(TASK DETAILS) Only the lines from the opening of the material through the one containing "dfrtp_1 0.49, inv_1" should be reproduced, each exactly as it stands.

┌────────

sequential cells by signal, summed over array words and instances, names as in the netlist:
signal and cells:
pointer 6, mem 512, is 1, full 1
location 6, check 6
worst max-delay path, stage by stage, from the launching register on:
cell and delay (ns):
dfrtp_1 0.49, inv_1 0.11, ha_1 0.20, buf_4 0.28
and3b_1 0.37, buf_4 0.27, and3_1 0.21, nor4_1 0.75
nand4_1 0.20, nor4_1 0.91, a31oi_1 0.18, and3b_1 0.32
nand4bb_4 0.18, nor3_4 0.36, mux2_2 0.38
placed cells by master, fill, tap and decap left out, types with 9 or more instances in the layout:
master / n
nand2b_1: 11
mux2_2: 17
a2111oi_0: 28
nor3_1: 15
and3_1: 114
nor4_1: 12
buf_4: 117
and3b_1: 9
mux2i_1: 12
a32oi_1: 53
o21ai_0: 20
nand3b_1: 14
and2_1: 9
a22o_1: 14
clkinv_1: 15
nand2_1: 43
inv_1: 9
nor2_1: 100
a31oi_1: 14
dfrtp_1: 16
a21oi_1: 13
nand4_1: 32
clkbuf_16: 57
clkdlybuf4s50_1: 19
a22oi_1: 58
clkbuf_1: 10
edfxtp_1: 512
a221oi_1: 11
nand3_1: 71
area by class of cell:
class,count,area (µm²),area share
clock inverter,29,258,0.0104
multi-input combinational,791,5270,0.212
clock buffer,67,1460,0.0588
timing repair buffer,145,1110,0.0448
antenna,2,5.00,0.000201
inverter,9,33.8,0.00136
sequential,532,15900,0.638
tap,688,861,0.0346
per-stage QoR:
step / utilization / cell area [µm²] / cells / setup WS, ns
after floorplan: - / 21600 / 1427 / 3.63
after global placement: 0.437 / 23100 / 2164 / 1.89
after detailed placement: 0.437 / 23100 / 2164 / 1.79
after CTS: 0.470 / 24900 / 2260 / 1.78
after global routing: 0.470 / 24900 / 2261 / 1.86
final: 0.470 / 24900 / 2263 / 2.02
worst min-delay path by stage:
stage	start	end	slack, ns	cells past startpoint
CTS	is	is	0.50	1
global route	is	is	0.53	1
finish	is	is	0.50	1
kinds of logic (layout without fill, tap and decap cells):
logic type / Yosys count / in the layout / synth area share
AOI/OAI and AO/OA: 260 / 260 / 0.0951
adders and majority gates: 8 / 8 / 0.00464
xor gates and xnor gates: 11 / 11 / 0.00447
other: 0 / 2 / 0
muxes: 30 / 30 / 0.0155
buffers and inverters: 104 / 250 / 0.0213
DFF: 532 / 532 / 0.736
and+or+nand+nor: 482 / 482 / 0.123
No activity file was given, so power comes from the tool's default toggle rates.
$ cat /design/flow/design.v
module sync_fifo_review(clk,rst_n,din,wr,rd,full,empty,dout);
	input clk;
	input rst_n;
	input wr;
	input rd;
	input [7:0] din;
	output reg full;
	output reg empty;
	output reg [7:0] dout;
	reg [7:0] mem [15:0];
	reg [3:0] wp;
	reg [3:0] rp;
	always @(posedge clk or negedge rst_n)
		begin
			if(!rst_n)
				wp<=4'd0;
			else
				if(wr&&(~full))
					wp<=wp+1'b1;
		end
	always @(posedge clk)
		begin
			if(wr&&(~full))
				mem[wp]<=din;
		end
	always @(posedge clk or negedge rst_n)
		begin
			if(!rst_n)
				rp<=4'd0;
			else
				if(rd&&(~empty))
					rp<=rp+1'b1;
		end
	always @(posedge clk)
		begin
			if(rd&&(~empty))
				dout<=mem[rp];
		end
	always @(posedge clk or negedge rst_n)
		begin
			if(!rst_n)
				full<=1'b0;
			else
				begin
					if(((~rd&&wr)&&(wp==rp-1'b1))||((wp==4'hf)&&(rp==4'h0)))
						full<=1'b1;
					else if(full&&rd)
						full<=1'b0;
					else
						full<=1'b0;
				end
		end
	always @(posedge clk or negedge rst_n)
		begin
			if(!rst_n)
				empty<=1'b0;
			else
				begin
					if(((~wr&&rd)&&(rp==wr-1'b1))||((rp==4'hf)&&(wp==4'h0)))
						empty<=1'b1;
					else if(empty&&wr)
						empty<=1'b0;
					else
						empty<=1'b0;
				end
		end
endmodule
==> flow/run.sh <==
#!/bin/bash
# OpenROAD 26Q1-2900-gdf79404cd8, Yosys 0.63+post, stock flow scripts
make -C /OpenROAD-flow-scripts/flow DESIGN_CONFIG=/design/flow/config.mk WORK_HOME=/design/flow/orfs finish
==> flow/config.mk <==
export PLATFORM = sky130hd
export DESIGN_NAME = TC
export DESIGN_NICKNAME = TC
export VERILOG_FILES = /design/flow/design.v
export SDC_FILE = /design/flow/constraint.sdc
export NUM_CORES = 4
export LEC_CHECK = 1
export CORE_UTILIZATION = 40
==> flow/constraint.sdc <==
current_design TC

set clk_period 9.8
set clk_io_pct 0.2

create_clock -name clk0 -period $clk_period [get_ports {clk}]

set non_clock_inputs [all_inputs -no_clocks]
set_input_delay [expr $clk_period * $clk_io_pct] -clock clk0 $non_clock_inputs
set_output_delay [expr $clk_period * $clk_io_pct] -clock clk0 [all_outputs]
==> flow/design.v <==
module BRIDGE (
	input   [31:0]  a,
	output  [31:0]  v,
	input   [31:0]  wData,
	input   [3:0]   wByteEn,
	output  [31:0]	aDm,
	input	[31:0]	vDm,
	output	[31:0]	wDataDm,
	output	[3:0]	wByteEnDm,
	output  [31:0]	aDev0,
	input	[31:0]	vDev0,
	output	[31:0]	wDataDev0,
	output			wEnDev0,
	output  [31:0]	aDev1,
	input	[31:0]	vDev1,
	output	[31:0]	wDataDev1,
	output			wEnDev1,
	output	[31:0]	m_int_addr,
	output	[3:0]	m_int_byteen
);
	logic	Dm, Dev0, Dev1;
	assign	Dm		= a >= 32'h00000000 && a <= 32'h00002FFF;
	assign	Dev0 	= a >= 32'h00007F00 && a <= 32'h00007F0B;
	assign	Dev1 	= a >= 32'h00007F10 && a <= 32'h00007F1B;
	assign	IntDev	= a >= 32'h00007F20 && a <= 32'h00007F23;
	logic	wEnDev;
	assign	wEnDev = wByteEn == 4'b1111;
	assign v =	Dm		?	vDm			: 
				Dev0	?	vDev0		:
				Dev1	?	vDev1		:
							32'h7fffffff	;
	assign  aDm			= Dm	?	a[31:0] : 0;
	assign  wDataDm		= Dm	?	wData	: 0;
	assign  wByteEnDm	= Dm	?	wByteEn : 0;
	assign	aDev0		= Dev0	?	a[31:2] : 0;
	assign	wDataDev0	= Dev0	?	wData	: 0;
	assign	wEnDev0		= Dev0	?	wEnDev	: 0;
	assign	aDev1		= Dev1	?	a[31:2] : 0;
	assign	wDataDev1	= Dev1	?	wData	: 0;
	assign	wEnDev1		= Dev1	?	wEnDev	: 0;
	assign	m_int_addr	 = IntDev ? a		: 0;
	assign	m_int_byteen = IntDev ? wByteEn	: 0;
endmodule
==> flow/run.sh <==
#!/bin/bash
# OpenROAD 26Q1-2900-gdf79404cd8, Yosys 0.63+post, stock flow scripts
make -C /OpenROAD-flow-scripts/flow DESIGN_CONFIG=/design/flow/config.mk WORK_HOME=/design/flow/orfs finish
==> flow/config.mk <==
export PLATFORM = sky130hd
export DESIGN_NAME = BRIDGE
export DESIGN_NICKNAME = BRIDGE
export VERILOG_FILES = /design/flow/design.v
export SDC_FILE = /design/flow/constraint.sdc
export NUM_CORES = 4
export LEC_CHECK = 1
export CORE_AREA = 10 10 172 172
export DIE_AREA = 0 0 182 182
==> flow/constraint.sdc <==
current_design BRIDGE

set clk_period 6.2
set clk_io_pct 0.2

create_clock -name clk0 -period $clk_period

set non_clock_inputs [all_inputs -no_clocks]
set_input_delay [expr $clk_period * $clk_io_pct] -clock clk0 $non_clock_inputs
set_output_delay [expr $clk_period * $clk_io_pct] -clock clk0 [all_outputs]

└────────

(OUTPUT)
sequential cells by signal, summed over array words and instances, names as in the netlist:
signal and cells:
pointer 6, mem 512, is 1, full 1
location 6, check 6
worst max-delay path, stage by stage, from the launching register on:
cell and delay (ns):
dfrtp_1 0.49, inv_1 0.11, ha_1 0.20, buf_4 0.28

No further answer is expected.